A final analysis examined final trimester growth in head circumference and body size by subtracting zFHC from zBHC and zFFL from zBL. A positive index would indicate accelerated growth during the final trimester, while a negative score would suggest a slower rate of growth. An independent samples t-test found no between groups difference in the growth index for head circumference (ASD: M = −0.04, SD = 1.44; M = −0.11, SD = 1.14), t(67) = 0.39, p = 0.699, or body size (ASD: M = −0.42, SD = 0.86; M = −0.37, SD = 0.87), t(67) = 0.18, p = 0.85.

Discussion

This is the first study to examine fetal head size in children later diagnosed with ASD in comparison to tightly-matched typically developing controls. While one participant with ASD had macrocephaly at the second trimester ultrasound, all children in this group had a head circumference within the normal range at birth, and there was no significant difference between-groups in the mean head circumference or body size at either time-point. Examination of ‘difference scores’, which quantified head circumference relative to body size, revealed that a small number of children with ASD had a disproportionately large head size at the second trimester (n = 5) and birth (n = 2) assessments. However, there was no statistically significant group difference on this index at either time-point in this small sample. A final analysis found no systematic difference between-groups in head circumference or overall body growth during the final trimester.

The main strengths of the current study are the prospective design, the consistent methods of measuring fetal growth, and the close matching of ASD cases with a large number of control participants on a range of parameters known to influence fetal development. However, we also acknowledge limitations. A clinical diagnosis of ASD had been provided in each case by a pediatrician, psychologist and speech pathologist. While we were able to demonstrate increased levels of developmental difficulties in the ASD group (see Appendices), the historical nature of the current study prevented us from confirming the expert diagnoses via ‘gold-standard’ observational methods, such as the Autism Diagnostic Observation Scale—Generic (Lord et al. 2000).

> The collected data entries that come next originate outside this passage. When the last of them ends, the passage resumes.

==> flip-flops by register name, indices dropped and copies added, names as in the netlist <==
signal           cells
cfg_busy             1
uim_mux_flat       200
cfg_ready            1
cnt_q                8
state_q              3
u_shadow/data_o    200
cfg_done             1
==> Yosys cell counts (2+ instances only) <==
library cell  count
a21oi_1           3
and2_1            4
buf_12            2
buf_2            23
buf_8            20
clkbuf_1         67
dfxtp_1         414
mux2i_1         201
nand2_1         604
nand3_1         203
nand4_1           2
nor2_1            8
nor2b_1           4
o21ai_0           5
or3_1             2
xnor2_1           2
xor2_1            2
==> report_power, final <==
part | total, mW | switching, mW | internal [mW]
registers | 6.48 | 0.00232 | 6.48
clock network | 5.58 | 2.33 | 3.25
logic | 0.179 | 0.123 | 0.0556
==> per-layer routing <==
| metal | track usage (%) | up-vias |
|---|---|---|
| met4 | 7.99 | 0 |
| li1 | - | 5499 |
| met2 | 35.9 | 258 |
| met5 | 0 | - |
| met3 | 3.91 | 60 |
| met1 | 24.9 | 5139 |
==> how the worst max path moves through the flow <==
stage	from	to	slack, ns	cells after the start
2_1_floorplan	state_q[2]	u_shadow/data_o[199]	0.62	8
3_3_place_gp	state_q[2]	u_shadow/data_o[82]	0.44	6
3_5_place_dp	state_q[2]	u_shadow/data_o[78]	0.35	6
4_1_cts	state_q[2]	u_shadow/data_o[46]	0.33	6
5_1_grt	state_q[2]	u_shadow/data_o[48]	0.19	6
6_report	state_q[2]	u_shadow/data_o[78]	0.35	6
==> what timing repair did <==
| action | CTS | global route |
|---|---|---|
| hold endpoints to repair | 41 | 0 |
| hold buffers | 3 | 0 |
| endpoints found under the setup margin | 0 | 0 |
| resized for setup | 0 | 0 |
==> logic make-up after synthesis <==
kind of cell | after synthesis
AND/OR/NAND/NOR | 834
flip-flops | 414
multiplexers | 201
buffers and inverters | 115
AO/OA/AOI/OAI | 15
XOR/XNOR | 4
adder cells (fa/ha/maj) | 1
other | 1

We also acknowledge the relatively small size of the ASD sample. The clinical participants were drawn from a large, unselected birth cohort who had received an ultrasound scan in the second trimester of gestation; the proportion of individuals with ASD among the Raine cohort (16/2868, 0.6%) was similar to prevalence estimates of ASD in the general population (~1%) (Baird et al. 2006). Future prospective studies that monitor fetuses at increased genetic risk for ASD, such as pregnancies to parents with a family history of ASD, may generate a larger clinical sample. Finally, while ultrasonography is the most-widely used and reliable technique for providing a measure of overall fetal brain growth, this methodology does not enable detailed analysis of cortical development. Methodological advances in fetal magnetic resonance imaging (Lan et al. 2000), as well as the development of new imaging techniques, such as Diffusion Tensor Imaging and tractography (Kasprian et al. 2008), which provide greater spatial resolution than ultrasonography, may provide further insights into the prenatal neurodevelopment of children with ASD.

In this study, we found no statistical differences between a small cohort of children with ASD and a tightly-matched control group in fetal head circumference size at approximately 18 weeks gestation or at birth. However, qualitative inspection (Figs. 1, 2) found that a small number of children with ASD had disproportionately large head circumference relative to body size at both time points. The lack of a group-difference on these indices may be due to low statistical power when examining the small but phenotypically heterogeneous ASD group. Statistical differences between ASD and control groups may emerge when samples are pooled across studies, as has been the case with investigations of birth head circumference in ASD (Hobbs et al. 2007). The findings of this study suggest that prenatal growth in ASD warrants further investigation in other birth cohorts as well as children at increased genetic risk for ASD, in order to determine whether enlarged fetal head circumference is an early risk factor for ASD.